**EXERCISE DIRECTIONS**:
Go through the lines below and copy any that hold the string "Fraction".
------------
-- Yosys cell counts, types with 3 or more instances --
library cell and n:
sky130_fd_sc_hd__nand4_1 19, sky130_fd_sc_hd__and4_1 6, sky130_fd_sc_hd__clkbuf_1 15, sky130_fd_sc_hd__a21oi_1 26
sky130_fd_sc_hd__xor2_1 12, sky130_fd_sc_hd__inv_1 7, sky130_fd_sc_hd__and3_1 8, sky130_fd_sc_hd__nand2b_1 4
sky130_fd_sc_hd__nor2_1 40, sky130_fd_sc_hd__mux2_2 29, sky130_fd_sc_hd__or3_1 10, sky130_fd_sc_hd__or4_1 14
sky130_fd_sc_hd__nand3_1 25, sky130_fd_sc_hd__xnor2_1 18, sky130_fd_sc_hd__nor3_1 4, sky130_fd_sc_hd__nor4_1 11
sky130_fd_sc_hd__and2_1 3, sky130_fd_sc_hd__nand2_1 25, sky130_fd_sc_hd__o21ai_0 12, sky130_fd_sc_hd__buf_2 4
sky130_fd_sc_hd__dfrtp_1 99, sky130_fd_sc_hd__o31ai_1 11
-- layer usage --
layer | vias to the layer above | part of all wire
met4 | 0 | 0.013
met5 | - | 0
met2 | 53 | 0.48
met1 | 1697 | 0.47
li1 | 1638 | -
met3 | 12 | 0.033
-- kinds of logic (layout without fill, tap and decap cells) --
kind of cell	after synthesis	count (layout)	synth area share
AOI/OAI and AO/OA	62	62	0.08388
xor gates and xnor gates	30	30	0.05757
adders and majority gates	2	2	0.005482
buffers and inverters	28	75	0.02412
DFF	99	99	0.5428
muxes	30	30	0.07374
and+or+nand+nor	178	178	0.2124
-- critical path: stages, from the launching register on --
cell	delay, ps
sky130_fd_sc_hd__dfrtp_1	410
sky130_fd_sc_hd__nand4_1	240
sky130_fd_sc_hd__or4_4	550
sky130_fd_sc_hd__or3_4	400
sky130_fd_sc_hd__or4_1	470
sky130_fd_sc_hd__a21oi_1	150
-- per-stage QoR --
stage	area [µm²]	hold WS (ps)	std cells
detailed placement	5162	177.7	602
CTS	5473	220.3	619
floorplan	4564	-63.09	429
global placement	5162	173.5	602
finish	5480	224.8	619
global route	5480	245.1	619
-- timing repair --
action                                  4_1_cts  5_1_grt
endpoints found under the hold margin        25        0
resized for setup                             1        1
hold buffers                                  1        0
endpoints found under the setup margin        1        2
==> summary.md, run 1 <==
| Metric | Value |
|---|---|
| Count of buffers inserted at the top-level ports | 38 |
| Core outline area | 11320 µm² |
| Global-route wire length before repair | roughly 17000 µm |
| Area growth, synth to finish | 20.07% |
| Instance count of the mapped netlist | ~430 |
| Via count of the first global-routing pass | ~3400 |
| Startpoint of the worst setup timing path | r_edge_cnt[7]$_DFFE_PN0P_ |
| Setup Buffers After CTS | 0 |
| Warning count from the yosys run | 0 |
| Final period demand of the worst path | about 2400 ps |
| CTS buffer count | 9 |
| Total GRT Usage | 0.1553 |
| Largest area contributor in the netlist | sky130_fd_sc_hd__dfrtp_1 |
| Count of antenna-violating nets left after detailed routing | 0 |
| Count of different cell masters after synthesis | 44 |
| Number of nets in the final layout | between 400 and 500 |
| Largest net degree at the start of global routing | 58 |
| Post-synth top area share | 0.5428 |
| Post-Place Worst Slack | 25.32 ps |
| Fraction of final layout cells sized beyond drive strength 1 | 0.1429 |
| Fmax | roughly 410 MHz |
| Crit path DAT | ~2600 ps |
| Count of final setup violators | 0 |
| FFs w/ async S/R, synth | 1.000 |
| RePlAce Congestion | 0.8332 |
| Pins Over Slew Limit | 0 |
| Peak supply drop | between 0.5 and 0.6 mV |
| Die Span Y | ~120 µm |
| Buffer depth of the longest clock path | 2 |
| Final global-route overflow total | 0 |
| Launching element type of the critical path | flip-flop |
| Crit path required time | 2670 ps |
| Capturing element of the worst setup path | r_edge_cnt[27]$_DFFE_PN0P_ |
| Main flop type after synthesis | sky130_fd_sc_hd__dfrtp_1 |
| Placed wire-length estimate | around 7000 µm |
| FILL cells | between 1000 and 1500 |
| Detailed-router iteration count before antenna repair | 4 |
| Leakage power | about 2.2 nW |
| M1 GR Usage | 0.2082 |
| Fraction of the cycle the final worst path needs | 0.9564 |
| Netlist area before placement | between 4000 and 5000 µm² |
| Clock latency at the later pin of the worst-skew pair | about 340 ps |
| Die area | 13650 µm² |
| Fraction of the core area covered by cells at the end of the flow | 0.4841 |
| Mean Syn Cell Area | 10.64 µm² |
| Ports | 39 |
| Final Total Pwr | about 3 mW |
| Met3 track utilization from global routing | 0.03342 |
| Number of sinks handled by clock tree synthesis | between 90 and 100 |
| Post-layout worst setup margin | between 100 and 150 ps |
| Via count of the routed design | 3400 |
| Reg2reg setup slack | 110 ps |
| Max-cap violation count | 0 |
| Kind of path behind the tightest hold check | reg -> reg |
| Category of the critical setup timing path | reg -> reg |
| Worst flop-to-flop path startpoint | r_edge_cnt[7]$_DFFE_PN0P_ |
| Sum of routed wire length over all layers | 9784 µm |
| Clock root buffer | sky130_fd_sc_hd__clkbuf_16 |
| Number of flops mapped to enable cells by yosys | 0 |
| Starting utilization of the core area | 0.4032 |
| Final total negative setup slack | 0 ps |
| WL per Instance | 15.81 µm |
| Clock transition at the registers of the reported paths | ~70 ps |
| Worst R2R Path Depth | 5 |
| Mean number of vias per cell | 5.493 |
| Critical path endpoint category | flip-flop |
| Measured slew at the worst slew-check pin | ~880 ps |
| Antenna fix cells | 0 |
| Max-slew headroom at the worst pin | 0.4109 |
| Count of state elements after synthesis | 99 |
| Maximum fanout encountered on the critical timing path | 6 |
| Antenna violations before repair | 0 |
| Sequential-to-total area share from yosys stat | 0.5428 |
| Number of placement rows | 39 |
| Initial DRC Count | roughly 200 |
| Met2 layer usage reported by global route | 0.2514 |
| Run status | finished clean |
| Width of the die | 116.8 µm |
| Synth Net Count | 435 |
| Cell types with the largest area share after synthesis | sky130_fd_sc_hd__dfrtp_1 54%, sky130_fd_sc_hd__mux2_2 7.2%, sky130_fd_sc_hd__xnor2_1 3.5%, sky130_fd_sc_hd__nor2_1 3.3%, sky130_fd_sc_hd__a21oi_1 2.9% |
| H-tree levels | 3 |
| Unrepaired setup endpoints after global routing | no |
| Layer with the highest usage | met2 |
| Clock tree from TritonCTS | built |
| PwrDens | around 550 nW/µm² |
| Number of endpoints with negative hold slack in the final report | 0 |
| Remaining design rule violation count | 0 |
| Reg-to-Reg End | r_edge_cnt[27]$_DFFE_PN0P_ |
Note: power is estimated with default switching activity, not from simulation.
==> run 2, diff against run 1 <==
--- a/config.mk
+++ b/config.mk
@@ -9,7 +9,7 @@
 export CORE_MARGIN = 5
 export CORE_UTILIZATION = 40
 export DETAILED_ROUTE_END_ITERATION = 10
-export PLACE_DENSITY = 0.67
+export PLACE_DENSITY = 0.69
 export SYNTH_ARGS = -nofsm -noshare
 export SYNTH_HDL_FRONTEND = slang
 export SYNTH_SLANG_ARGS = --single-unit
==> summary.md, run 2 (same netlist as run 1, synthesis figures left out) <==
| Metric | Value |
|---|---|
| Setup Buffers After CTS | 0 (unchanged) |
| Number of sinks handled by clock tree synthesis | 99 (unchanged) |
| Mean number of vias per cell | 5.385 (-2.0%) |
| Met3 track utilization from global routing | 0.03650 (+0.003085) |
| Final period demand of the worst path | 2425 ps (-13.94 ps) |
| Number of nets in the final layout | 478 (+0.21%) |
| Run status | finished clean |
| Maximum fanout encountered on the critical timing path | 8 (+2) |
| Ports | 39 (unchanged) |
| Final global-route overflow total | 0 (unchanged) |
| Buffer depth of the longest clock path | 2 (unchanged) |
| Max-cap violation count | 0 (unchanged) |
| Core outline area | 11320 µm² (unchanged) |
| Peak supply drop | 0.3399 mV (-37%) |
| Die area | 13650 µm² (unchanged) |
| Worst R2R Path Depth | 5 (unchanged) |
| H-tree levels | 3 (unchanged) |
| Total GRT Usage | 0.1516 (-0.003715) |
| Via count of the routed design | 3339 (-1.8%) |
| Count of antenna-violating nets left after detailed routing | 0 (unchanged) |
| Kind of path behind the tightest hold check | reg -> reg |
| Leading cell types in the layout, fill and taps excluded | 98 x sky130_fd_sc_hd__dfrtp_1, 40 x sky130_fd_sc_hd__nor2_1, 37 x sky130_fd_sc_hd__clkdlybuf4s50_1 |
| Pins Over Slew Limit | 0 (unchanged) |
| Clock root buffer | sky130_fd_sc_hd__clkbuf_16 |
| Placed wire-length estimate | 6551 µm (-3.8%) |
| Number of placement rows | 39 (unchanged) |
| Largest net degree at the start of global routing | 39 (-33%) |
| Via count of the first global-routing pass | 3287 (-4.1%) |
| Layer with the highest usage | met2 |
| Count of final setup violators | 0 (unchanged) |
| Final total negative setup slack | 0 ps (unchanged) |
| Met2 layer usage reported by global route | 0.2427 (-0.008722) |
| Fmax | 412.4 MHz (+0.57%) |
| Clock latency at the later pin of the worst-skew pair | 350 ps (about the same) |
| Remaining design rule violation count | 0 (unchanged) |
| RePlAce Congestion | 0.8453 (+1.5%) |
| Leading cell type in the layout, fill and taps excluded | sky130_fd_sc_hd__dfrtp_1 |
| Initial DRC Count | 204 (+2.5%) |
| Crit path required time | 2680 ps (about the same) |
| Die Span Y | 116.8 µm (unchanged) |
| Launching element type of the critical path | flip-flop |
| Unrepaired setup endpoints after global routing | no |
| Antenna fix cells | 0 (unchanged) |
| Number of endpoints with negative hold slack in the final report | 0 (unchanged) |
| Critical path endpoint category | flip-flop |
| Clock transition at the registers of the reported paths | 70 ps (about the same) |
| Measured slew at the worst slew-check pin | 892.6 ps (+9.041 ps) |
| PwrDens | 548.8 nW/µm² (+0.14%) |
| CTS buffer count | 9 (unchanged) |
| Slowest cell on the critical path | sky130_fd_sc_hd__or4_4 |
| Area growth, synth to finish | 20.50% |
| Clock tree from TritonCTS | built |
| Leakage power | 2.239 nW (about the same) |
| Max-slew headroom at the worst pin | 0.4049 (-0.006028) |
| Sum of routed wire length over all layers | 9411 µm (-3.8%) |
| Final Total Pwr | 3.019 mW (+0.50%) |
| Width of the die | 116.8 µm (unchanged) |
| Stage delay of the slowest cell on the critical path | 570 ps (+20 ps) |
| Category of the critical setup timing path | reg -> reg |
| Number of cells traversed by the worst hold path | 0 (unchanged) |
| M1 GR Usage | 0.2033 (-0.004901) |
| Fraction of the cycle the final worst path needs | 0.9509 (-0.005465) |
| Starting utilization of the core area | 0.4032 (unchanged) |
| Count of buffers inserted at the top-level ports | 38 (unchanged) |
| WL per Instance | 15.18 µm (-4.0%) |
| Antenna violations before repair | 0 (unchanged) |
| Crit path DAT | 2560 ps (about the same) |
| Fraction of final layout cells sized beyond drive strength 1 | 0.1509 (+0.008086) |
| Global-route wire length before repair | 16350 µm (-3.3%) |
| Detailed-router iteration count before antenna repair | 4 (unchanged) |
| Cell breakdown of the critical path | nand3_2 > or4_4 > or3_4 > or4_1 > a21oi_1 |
------------
**OUTPUT FOR THIS TASK**:
| Fraction of final layout cells sized beyond drive strength 1 | 0.1429 |
| Fraction of the cycle the final worst path needs | 0.9564 |
| Fraction of the core area covered by cells at the end of the flow | 0.4841 |
| Fraction of the cycle the final worst path needs | 0.9509 (-0.005465) |
| Fraction of final layout cells sized beyond drive strength 1 | 0.1509 (+0.008086) |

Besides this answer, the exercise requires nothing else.